==> config.mk <==
export PLATFORM = sky130hd
export DESIGN_NAME = warp_issue_scheduler
export DESIGN_NICKNAME = d
export VERILOG_FILES = /design/src/rtl/warp_issue_scheduler_pkg.sv /design/src/rtl/warp_issue_scheduler_rr_arbiter.sv /design/src/rtl/warp_issue_scheduler.sv
export SDC_FILE = /design/constraint.sdc
export NUM_CORES = 1
export LEC_CHECK = 0
export CAP_MARGIN = 20
export CORE_MARGIN = 5
export CORE_UTILIZATION = 46
export DETAILED_ROUTE_END_ITERATION = 10
export DONT_BUFFER_PORTS = 1
export PLACE_DENSITY = 0.62
export SYNTH_ARGS = -nofsm -noshare
export SYNTH_HDL_FRONTEND = slang
export SYNTH_SLANG_ARGS = --single-unit
==> constraint.sdc <==
create_clock -name clk -period 2.71 [get_ports clk]
set_input_delay 0.271 -clock clk [delete_from_list [all_inputs] [get_ports clk]]
set_output_delay 0.271 -clock clk [all_outputs]
set_load 0.02 [all_outputs]
==> src/rtl/warp_issue_scheduler_pkg.sv <==
// ---------------------------------------------------------------------------
// sp_pkg: shared sizes, instruction field slices, flag bits, scheduler states
// Revision: 1.0
// ---------------------------------------------------------------------------
`default_nettype none

package sp_pkg;

  localparam int NUM_WARPS = 32;
  localparam int WID_W     = 5;
  localparam int INST_W    = 63;

  localparam int RD_MSB     = 62;
  localparam int RD_LSB     = 58;
  localparam int RS1_MSB    = 57;
  localparam int RS1_LSB    = 53;
  localparam int RS2_MSB    = 52;
  localparam int RS2_LSB    = 48;
  localparam int OPCODE_MSB = 47;
  localparam int OPCODE_LSB = 40;
  localparam int IMM_MSB    = 39;
  localparam int IMM_LSB    = 8;
  localparam int FLAGS_MSB  = 7;
  localparam int FLAGS_LSB  = 0;

  localparam int FLAG_WR_GPR  = 0;
  localparam int FLAG_WR_UNIR = 1;
  localparam int FLAG_WR_PC   = 2;
  localparam int FLAG_WR_PRED = 3;

  typedef enum logic [1:0] {
    SEL    = 2'd0,
    READ   = 2'd1,
    ISSUE  = 2'd2,
    COMMIT = 2'd3
  } sched_state_t;

endpackage

`default_nettype wire

==> src/rtl/warp_issue_scheduler_rr_arbiter.sv <==
// ---------------------------------------------------------------------------
// rr_arbiter: combinational round-robin pick, first request at or above ptr
// Revision: 1.0
// ---------------------------------------------------------------------------
`default_nettype none

module rr_arbiter #(
  parameter int N = 32,
  parameter int W = 5
) (
  input  logic [N-1:0] req,
  input  logic [W-1:0] ptr,
  output logic [N-1:0] grant,
  output logic [W-1:0] grant_idx
);

  always_comb begin
    grant_idx = '0;
    // Descending scans leave the lowest hit; the second pass overrides the
    // wrap-around fallback with the lowest request at or above ptr.
    for (int i = N - 1; i >= 0; i--) begin
      if (req[i]) grant_idx = W'(i);
    end
    for (int i = N - 1; i >= 0; i--) begin
      if (req[i] && (i >= int'(ptr))) grant_idx = W'(i);
    end
    grant = '0;
    if (|req) grant[grant_idx] = 1'b1;
  end

endmodule

`default_nettype wire

==> src/rtl/warp_issue_scheduler.sv <==
// ---------------------------------------------------------------------------
// warp_issue_scheduler: round-robin warp pick, buffer read, issue handshake
// and single-cycle commit pulse back to the instruction buffer/scoreboard.
// Revision: 1.0
// ---------------------------------------------------------------------------
`default_nettype none

module warp_issue_scheduler
  import sp_pkg::*;
(
  input  logic                 clk,
  input  logic                 rst,
  input  logic [NUM_WARPS-1:0] warp_ready_mask,
  input  logic [INST_W-1:0]    instruction_buffer,
  output logic [WID_W-1:0]     target_warp,
  output logic                 s_tvalid_schedular,
  output logic [4:0]           target_gpr_in,
  output logic [4:0]           target_unir_in,
  output logic                 target_is_pc,
  output logic                 target_is_pred,
  output logic                 m_tvalid,
  input  logic                 m_tready,
  output logic [WID_W-1:0]     m_warp_id,
  output logic [INST_W-1:0]    m_inst
);

  sched_state_t state;
  sched_state_t state_nxt;

  logic [WID_W-1:0]     rr_ptr;
  logic [NUM_WARPS-1:0] grant;
  logic [WID_W-1:0]     pick;
  logic                 handshake;
  logic [4:0]           inst_rd;
  logic [7:0]           inst_flags;

  rr_arbiter #(
    .N (NUM_WARPS),
    .W (WID_W)
  ) u_rr_arbiter (
    .req       (warp_ready_mask),
    .ptr       (rr_ptr),
    .grant     (grant),
    .grant_idx (pick)
  );

  assign handshake  = (state == ISSUE) && m_tready;
  assign inst_rd    = m_inst[RD_MSB:RD_LSB];
  assign inst_flags = m_inst[FLAGS_MSB:FLAGS_LSB];

  always_ff @(posedge clk) begin
    if (rst) state <= SEL;
    else     state <= state_nxt;
  end

  always_comb begin
    state_nxt = state;
    case (state)
      SEL:     if (|grant) state_nxt = READ;
      READ:    state_nxt = warp_ready_mask[target_warp] ? ISSUE : SEL;
      ISSUE:   if (m_tready) state_nxt = COMMIT;
      COMMIT:  state_nxt = SEL;
      default: state_nxt = SEL;
    endcase
  end

  always_comb begin
    m_tvalid           = (state == ISSUE);
    s_tvalid_schedular = (state == COMMIT);
  end

  always_ff @(posedge clk) begin
    if (rst) begin
      target_warp <= '0;
      rr_ptr      <= '0;
      m_inst      <= '0;
      m_warp_id   <= '0;
    end else begin
      case (state)
        SEL: if (|grant) target_warp <= pick;
        READ: begin
          // target_warp became the buffer read address one cycle ago, so the
          // head entry is valid on instruction_buffer now.
          if (warp_ready_mask[target_warp]) begin
            m_inst    <= instruction_buffer;
            m_warp_id <= target_warp;
          end
        end
        COMMIT: rr_ptr <= target_warp + 1'b1;
        default: ;
      endcase
    end
  end

  // Reservation fields live only for the commit cycle that follows acceptance.
  always_ff @(posedge clk) begin
    if (rst || !handshake) begin
      target_gpr_in  <= '0;
      target_unir_in <= '0;
      target_is_pc   <= 1'b0;
      target_is_pred <= 1'b0;
    end else begin
      target_gpr_in  <= inst_flags[FLAG_WR_GPR]  ? inst_rd : 5'd0;
      target_unir_in <= inst_flags[FLAG_WR_UNIR] ? inst_rd : 5'd0;
      target_is_pc   <= inst_flags[FLAG_WR_PC];
      target_is_pred <= inst_flags[FLAG_WR_PRED];
    end
  end

endmodule

`default_nettype wire

==> qor_table.md, run 1 <==
| Step | Result | Value |
|---|---|---|
| critical path | Start of the worst register-to-register path | target_warp[0] |
| clock tree | Maximum clock insertion buffer count | 2 |
| timing | Top achievable clock speed | 424 MHz |
| synthesis | Post-synthesis sequential area ratio | 0.377 |
| pwr | P per Cell Area | 642 nW/um^2 |
| finish | N_diodes | 0 |
| clock tree | Number of buffers added by the clock tree synthesis step | 9 |
| die | # rows | 37 |
| global route | Global-route wire length before repair | 23.4 mm |
| clock tree | # Post-CTS Setup Buffers | 0 |
| clock tree | Clk_lat worst skew | 350 ps |
| clock tree | H-tree depth | 3 |
| synthesis | Top cells by area, synth | sky130_fd_sc_hd__dfxtp_1 38%, sky130_fd_sc_hd__mux2i_1 14%, sky130_fd_sc_hd__nor2_1 7.8%, sky130_fd_sc_hd__mux4_2 3.7%, sky130_fd_sc_hd__a21oi_1 2.9% |
| route | # DRC | 0 |
| die | IO Count | 185 |
| min path | Source of the worst hold timing path | instruction_buffer[11] |
| synthesis | Most common cell in the synthesized netlist | sky130_fd_sc_hd__nor2_1 |
| synthesis | Synth Cell Area | 4890 um^2 |
| route | Post-DR vias/cell | 6.27 |
| clock tree | Number of resized instances in the post-cts repair step | 0 |
| outcome | Status | completed |
| critical path | Worst endpoint required time | 2940 ps |
| synthesis | Count of state elements after synthesis | 92 |
| timing | Worst-case hold slack | 65.4 ps |
| die | Initial Utilization | 0.473 |
| timing | Final cycle utilization of the critical path | 0.870 |
| synthesis | Synthesized instance count | 565 |
| global route | Overall fraction of global-route tracks in use | 0.225 |
| critical path | Launching instance or port of the critical path | target_warp[0] |
| timing | Time the worst path needs with I/O delays and setup | 2360 ps |
| route | Detailed Routing Iterations Pass 1 | 5 |
| synthesis | Distinct cell type count after synthesis | 65 |
| timing | Fin. max-slew vios | 0 |
| global route | Vias in the first global route | 4338 |
| die | DIE HEIGHT | 113 um |
| critical path | Critical path type | flip-flop to flip-flop |
| finish | Total of fill cells in the finished design | 984 |
| clock tree | Clock root cell | sky130_fd_sc_hd__clkbuf_8 |
| global route | Antenna violations before repair | 0 |
| critical path | Critical path fanouts, max | 32 |
| die | Core Region | 10300 um^2 |
| synthesis | Fraction of post-synthesis cell area in the top cell type by area | 0.377 |
| clock tree | Hold Buf Count CTS | 2 |
| synthesis | Leading post-synthesis cells by instance count | 102 x sky130_fd_sc_hd__nor2_1, 92 x sky130_fd_sc_hd__dfxtp_1, 67 x sky130_fd_sc_hd__mux2i_1, 28 x sky130_fd_sc_hd__a21oi_1, 22 x sky130_fd_sc_hd__clkbuf_1 |
| min path | Type of the worst min-delay path | input pin to flip-flop |
| timing | Setup repair after global routing missed its margin | false |
| clock tree | Clock transition at the register clock pins on the worst setup and hold paths after CTS | 100 ps |
| synthesis | Async set or reset register ratio after synthesis | 0 |
| timing | Worst slew margin | 0.550 |
| timing | Worst Max-Slew Pin Slew | 670 ps |
| critical path | Sort of element at the start of the critical path | flip-flop |
| die | Area of the die | 12800 um^2 |
| timing | Final setup viols | 0 |
| finish | Layout cell share with drive strength beyond 1 | 0.108 |
| finish | Nets | 669 |
| run | Max capacitance violation total | 0 |
| place | Routability congestion estimate | 0.990 |
| timing | Worst Skew | 22.2 ps |
| clock tree | Clock tree from TritonCTS | yes |
| place | Number of buffers added on ports | 0 |
| pwr | Static leakage power | 1.95 nW |
| synthesis | Most frequently used flop master after synthesis | sky130_fd_sc_hd__dfxtp_1 |
| timing | Number of hold violations in the final report | 0 |
| route | Routed wirelength normalized by instance count | 21.3 um |
| synthesis | Syn avg cell area | 8.65 um^2 |
| place | Final HPWL DP | 11.6 mm |
| global route | Largest net degree at the start of global routing | 73 |
| synthesis | Number of synthesized flops with an enable pin | 0 |
| route | Number of DRC violations after detailed-routing iteration 0 | 413 |
| critical path | Worst Setup End Kind | flip-flop |
| clock tree | CTS Sinks | 92 |
| route | Drt total wl | 15.2 mm |
| die | Floorplan die width | 113 um |
| pwr | VDD IR max | 0.361 mV |
| route | Via Count | 4455 |
| route | Number of nets with antenna violations after detailed routing | 0 |
| global route | Congestion Overflow GR | 0 |
| critical path | Arr. time, crit path | 2590 ps |
| synthesis | Syn. warnings | 0 |
| timing | Setup TNS | 0 ps |
| synthesis | Net count after synthesis | 664 |
| finish | Layout overhead on the synthesized area | 9.94% |
| synthesis | Most area-hungry cell type in the Yosys netlist | sky130_fd_sc_hd__dfxtp_1 |
[report_power, final]
group,switching (mW),internal [mW],total (mW)
clock network,0.506,0.468,0.974
logic,0.396,0.361,0.757
registers,0.244,1.47,1.72
total,1.15,2.30,3.45
[flip-flops by register name, indices dropped and copies added, names as in the netlist, named ones only]
register / flops
m_inst: 63
m_warp_id: 5
rr_ptr: 5
target_gpr_in: 5
target_unir_in: 5
target_warp: 5
state: 1
target_is_pc: 1
target_is_pred: 1
[critical path, stage by stage (launching register included)]
cell and delay [ps]:
sky130_fd_sc_hd__dfxtp_1 480, sky130_fd_sc_hd__buf_12 200, sky130_fd_sc_hd__mux4_2 520, sky130_fd_sc_hd__a22oi_1 210, sky130_fd_sc_hd__and3_1 250, sky130_fd_sc_hd__o22ai_4 120, sky130_fd_sc_hd__buf_12 200, sky130_fd_sc_hd__mux2i_1 190
sky130_fd_sc_hd__nor2_1 70
[kinds of logic (layout without fill, tap and decap cells)]
logic type,after synthesis,count (layout),synth area share
adder cells (fa/ha/maj),1,1,0.00256
flip-flops,92,92,0.377
buffers and inverters,51,61,0.0492
AND/OR/NAND/NOR,221,221,0.218
multiplexers,75,75,0.174
AO/OA/AOI/OAI,122,122,0.174
XOR/XNOR,3,3,0.00538
[cell type report]
| cell class | instances | area [um^2] | share of cell area |
|---|---|---|---|
| clock buffers | 10 | 138 | 0.0256 |
| clock inverters | 6 | 80.1 | 0.0149 |
| inverters | 16 | 60.1 | 0.0112 |
| multi-input cells | 422 | 2800 | 0.522 |
| flip-flops and latches | 92 | 1840 | 0.343 |
| well taps | 136 | 170 | 0.0317 |
| repair buffers | 29 | 278 | 0.0517 |
[metrics by stage]
stage / utilization / area, um^2 / power, mW / worst slack, ps / instances
after CTS: 0.520 / 5370 / 3.48 / 334 / 711
after global routing: 0.520 / 5370 / 3.63 / 246 / 711
after detailed placement: 0.496 / 5120 / 2.48 / 360 / 693
after floorplan: - / 4890 / 2.32 / 408 / 565
after global placement: 0.496 / 5120 / 2.46 / 452 / 693
final: 0.520 / 5370 / 3.45 / 354 / 711
[placed cells by master (no fill, tap or decap), types with 5 or more instances in the layout]
master / count
sky130_fd_sc_hd__nand2_1: 21
sky130_fd_sc_hd__buf_4: 24
sky130_fd_sc_hd__and2_1: 5
sky130_fd_sc_hd__a21oi_1: 28
sky130_fd_sc_hd__nand2b_1: 11
sky130_fd_sc_hd__mux4_2: 8
sky130_fd_sc_hd__a31oi_1: 5
sky130_fd_sc_hd__nor2b_1: 15
sky130_fd_sc_hd__clkbuf_8: 10
sky130_fd_sc_hd__nor4_1: 10
sky130_fd_sc_hd__nor2_1: 102
sky130_fd_sc_hd__a211oi_1: 6
sky130_fd_sc_hd__nor3_1: 6
sky130_fd_sc_hd__o21ai_0: 20
sky130_fd_sc_hd__and3_1: 17
sky130_fd_sc_hd__o22ai_1: 6
sky130_fd_sc_hd__inv_1: 16
sky130_fd_sc_hd__nand3_1: 13
sky130_fd_sc_hd__or3_1: 6
sky130_fd_sc_hd__dfxtp_1: 92
sky130_fd_sc_hd__mux2i_1: 67
[routing by layer]
layer | up-vias | wire [um] | GRT usage
li1 | 2070 | - | -
met1 | 2083 | 6010 | 0.278
met2 | 276 | 6980 | 0.365
met3 | 26 | 1820 | 0.0813
met4 | 0 | 362 | 0.0769
met5 | - | 0 | 0
[final timing paths]
path	end	slack, ps	cells after the start
setup reg to reg	m_inst[39]	350	8
hold / removal	m_inst[11]	70	2
hold reg to reg	rr_ptr[4]	580	2
setup / recovery	m_inst[39]	350	8
No activity file was read; power rests on OpenSTA's default activity.
==> run 2: changes to the inputs <==
- ABC_CLOCK_PERIOD_IN_PS: not set -> 2710
==> results of run 2 <==
Final layout, timing and power as in run 1 (identical DEF).
==> patch 1, RTL diff (config.mk and constraints of run 1) <==
Change the package constant `WID_W` from 5 to 4.
--- a/src/rtl/warp_issue_scheduler_pkg.sv
+++ b/src/rtl/warp_issue_scheduler_pkg.sv
@@ -7,7 +7,7 @@
 package sp_pkg;
 
   localparam int NUM_WARPS = 32;
-  localparam int WID_W     = 5;
+  localparam int WID_W     = 4;
   localparam int INST_W    = 63;
 
   localparam int RD_MSB     = 62;
Ports: changed (resized m_warp_id and target_warp); port bits go from 185 to 183. The function was not compared with the original's and may differ.
==> patch 1 against run 1 <==
Setup slack worse by 160 ps. Synthesized area shrank 17%. Sequential share of layout area rose by 6.6 points. Wire length is 33% lower. Clock skew decreased by 7.5 ps. Cell area decreased by 19%. Global-route usage shrank 4.9 points. Critical path depth is 1 lower. Sequential cell count is 3 lower. Worst hold slack got worse by 35 ps. Power decreased by 14%. Sequential power decreased by 6%. Critical endpoint is now m_inst[49]$_SDFFE_PP0P_.
==> patch 1: results <==
set metrics [dict create \
    grt_pass1_wl_microns 15800 \
    synth_xor_area_share_pct 0.434 \
    synth_commonest_cells "dfxtp_1 (89), nor2_1 (85), mux2i_1 (68)" \
    holdPathStages 1 \
    p_leak_nw 2.03 \
    fillCellCount 804 \
    use_met3_pct 7.84 \
    max_stage_delay_ps 560 \
    fin_nets 527 \
    pg_seq_mw 1.61 \
    drt_iter0_markers 166 \
    grt_pass1_vias 3019 \
    wl_met2_microns 4610 \
    status "finished clean" \
    power.share.switching_pct 32.2 \
    async_flop_share_pct 0 \
    portBuffers 0 \
    netSwitchingPower_uw 959 \
    crit_path_max_fanout 24 \
    dr.pass1.iters 4 \
    use_met1_pct 22.5 \
    reg2regPathDepth 7 \
    grt_usage_pct 17.6 \
    dp.final_hpwl_microns 7450 \
    yosysSeqAreaShare_pct 44.2 \
    synth_fa_ha_area_share_pct 0.310 \
    clkPwrFrac_pct 29.2 \
    grt_max_degree 72 \
    globalplace.congestion 0.885 \
    hold_end "target_warp[1]$_SDFFE_PP0P_" \
    place_area_sq_um 4140 \
    ys_types 51 \
    viasPerCell 5.91 \
    reg2reg_slack_ps 200 \
    min-delay-start "rst" \
    critPathArrivalTime_ps 2740 \
    drive_gt1_share_pct 8.78 \
    finalClockSkew_ps 14.7 \
    wl_met1_microns 4290 \
    cts_max_level 3 \
    synthMuxAreaShare_pct 19.7 \
    synth_compound_area_share_pct 10.9 \
    synth_area_leaders "dfxtp_1 (44%), mux2i_1 (17%), nor2_1 (7.9%), mux4_2 (2.8%), a21oi_1 (2.4%)" \
    drt_wl_total_microns 10200 \
    met3_length_microns 1170 \
]
## patch 1: changes by cell type after synthesis, moves of 7 or more
cell,run 1,this run
nand3_1,13,6
clkbuf_1,22,15
nor2_1,102,85
and3_1,17,10
o21ai_0,20,10
nand2_1,21,12
nor2b_1,15,6
inv_1,16,9
a21oi_1,28,19
## patch 1: layout make-up
class / instances / area (sq um) / area share (%)
multi-input cells: 308 / 2070 / 47.4
flip-flops and latches: 89 / 1780 / 40.9
repair buffers: 11 / 153 / 3.51
well taps: 108 / 135 / 3.10
clock buffers: 9 / 124 / 2.84
clock inverters: 7 / 61.3 / 1.41
inverters: 9 / 33.8 / 0.776
## patch 1: repair_timing
action / 4_1_cts / 5_1_grt
buffers inserted: 0 / 0
hold buffers: 1 / 0
hold endpoints to repair: 71 / 0
## patch 1: metrics by stage
stage,cells,hold WS (ps),setup WS [ps]
after detailed placement,524,353,196
after floorplan,433,415,203
after global routing,541,15.7,50.9
final,541,30.8,198
after global placement,524,350,246
after CTS,541,10.1,178
==> patch 2, RTL diff (config.mk and constraints of run 1) <==
Made on the original files. The 4 states of `sched_state_t` get a one-hot encoding in 4 bits.
--- a/src/rtl/warp_issue_scheduler_pkg.sv
+++ b/src/rtl/warp_issue_scheduler_pkg.sv
@@ -28,11 +28,11 @@
   localparam int FLAG_WR_PC   = 2;
   localparam int FLAG_WR_PRED = 3;
 
-  typedef enum logic [1:0] {
-    SEL    = 2'd0,
-    READ   = 2'd1,
-    ISSUE  = 2'd2,
-    COMMIT = 2'd3
+  typedef enum logic [3:0] {
+    SEL    = 4'b0001,
+    READ   = 4'b0010,
+    ISSUE  = 4'b0100,
+    COMMIT = 4'b1000
   } sched_state_t;
 
 endpackage
Function: same outputs for any inputs over 4 cycles, from zero or initial values and one cycle with rst high; so few cycles prove little.
==> patch 2 against run 1 <==
Clock skew down 12 ps. Synthesized area rose by 2.1%. Sequential cell count rose by 2. Non-clock buffer count increased by 3. Sequential share of layout area up 0.18 points. Wire length grew 2.4%. Setup slack got worse by 100 ps. Utilization decreased by 1.2 points. Cell area rose by 1.7%. Final cell count grew 10%. Critical endpoint is now target_warp[3]$_SDFFE_PP0P_.
Power is not compared: it rests on default switching activity, and its combinational part moved more than twofold at a synthesized area within 25%.
==> patch 2: results <==
set metrics [dict create \
    grt_pass1_wl_microns 24100 \
    yosysSeqAreaShare_pct 37.7 \
    async_flop_share_pct 0 \
    globalplace.congestion 0.963 \
    critPathArrivalTime_ps 2720 \
    crit_path_end "target_warp[3]$_SDFFE_PP0P_" \
    drive_gt1_share_pct 11.8 \
    crit_path_end_kind "flip-flop" \
    reg2regPathDepth 7 \
    ys_types 69 \
    period_minus_slack_ps 2460 \
    grt_usage_pct 23.0 \
    r2r_end "target_warp[3]$_SDFFE_PP0P_" \
    crit_path_max_fanout 16 \
    reg2reg_slack_ps 250 \
    synth_commonest_cells "nand2_1 (150), a21oi_1 (94), dfxtp_1 (94)" \
    ys_warn_count 0 \
    clkTransAtPathRegs_ps 100 \
    post_drt_wl_per_cell_microns 19.8 \
    status "finished clean" \
    synth_ff_type "dfxtp_1" \
    n_antenna_cell 0 \
    grt_max_degree 76 \
    grt_pass1_vias 4521 \
    drt_iter0_markers 540 \
    fillCellCount 1057 \
    cts_max_level 3 \
    worstSetupStartpoint "rr_ptr[2]$_SDFFE_PP0P_" \
    fin_nets 738 \
    finalClockSkew_ps 9.72 \
    pre_cts_ws_ps 89.7 \
    clk-insertion-delay-late_ps 360 \
    hold_class "input pin to flip-flop" \
    dp.final_hpwl_microns 11900 \
    antenna_found_initial 0 \
    dr.pass1.iters 7 \
    tightest_slew_ps 525 \
    synth_area_leaders "dfxtp_1 (38%), nand2_1 (11%), a21oi_1 (9.4%), mux4_2 (3.6%), o21ai_0 (2.3%)" \
    cts_buffers 9 \
    viasPerCell 6.24 \
    vdd.ir_drop.worst_mv 0.293 \
]
==> patch 2: changes by cell type after synthesis, sizes merged, moves of 6 or more <==
cell / change
nor3: +7
a21oi: +65
nand2: +129
nor2: -74
mux2i: -65
o211ai: +6
==> patch 2: power by group <==
group          internal, mW  switching (mW)
sequential             1.42          0.0789
combinational         0.157           0.174
clock                 0.464           0.505
==> patch 2: routing by layer <==
layer	up-vias	wire, microns	track usage [%]
li1	2283	-	-
met5	-	0	0
met2	278	7300	36.2
met4	0	478	9.66
met1	2290	5970	28.8
met3	42	1790	7.77
==> patch 2: worst min-delay path by stage <==
stage                           start                   endpoint  slack [ps]  cells after the start
3_5_place_dp                      rst  m_warp_id[1]$_SDFFE_PP0P_         350                      1
5_1_grt        instruction_buffer[46]    m_inst[46]$_SDFFE_PP0P_           2                      2
6_report       instruction_buffer[55]    m_inst[55]$_SDFFE_PP0P_          30                      2
3_3_place_gp                      rst  m_warp_id[1]$_SDFFE_PP0P_         350                      1
4_1_cts        instruction_buffer[32]    m_inst[32]$_SDFFE_PP0P_          10                      2
2_1_floorplan   instruction_buffer[0]     m_inst[0]$_SDFFE_PP0P_         410                      2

About this task =
Extract from the records above the lines from the one containing "warnings | 0 |" to the one containing "cell and delay", both lines included, exactly as they appear and with nothing else.

Exercise answer =
| synthesis | Syn. warnings | 0 |
| timing | Setup TNS | 0 ps |
| synthesis | Net count after synthesis | 664 |
| finish | Layout overhead on the synthesized area | 9.94% |
| synthesis | Most area-hungry cell type in the Yosys netlist | sky130_fd_sc_hd__dfxtp_1 |
[report_power, final]
group,switching (mW),internal [mW],total (mW)
clock network,0.506,0.468,0.974
logic,0.396,0.361,0.757
registers,0.244,1.47,1.72
total,1.15,2.30,3.45
[flip-flops by register name, indices dropped and copies added, names as in the netlist, named ones only]
register / flops
m_inst: 63
m_warp_id: 5
rr_ptr: 5
target_gpr_in: 5
target_unir_in: 5
target_warp: 5
state: 1
target_is_pc: 1
target_is_pred: 1
[critical path, stage by stage (launching register included)]
cell and delay [ps]:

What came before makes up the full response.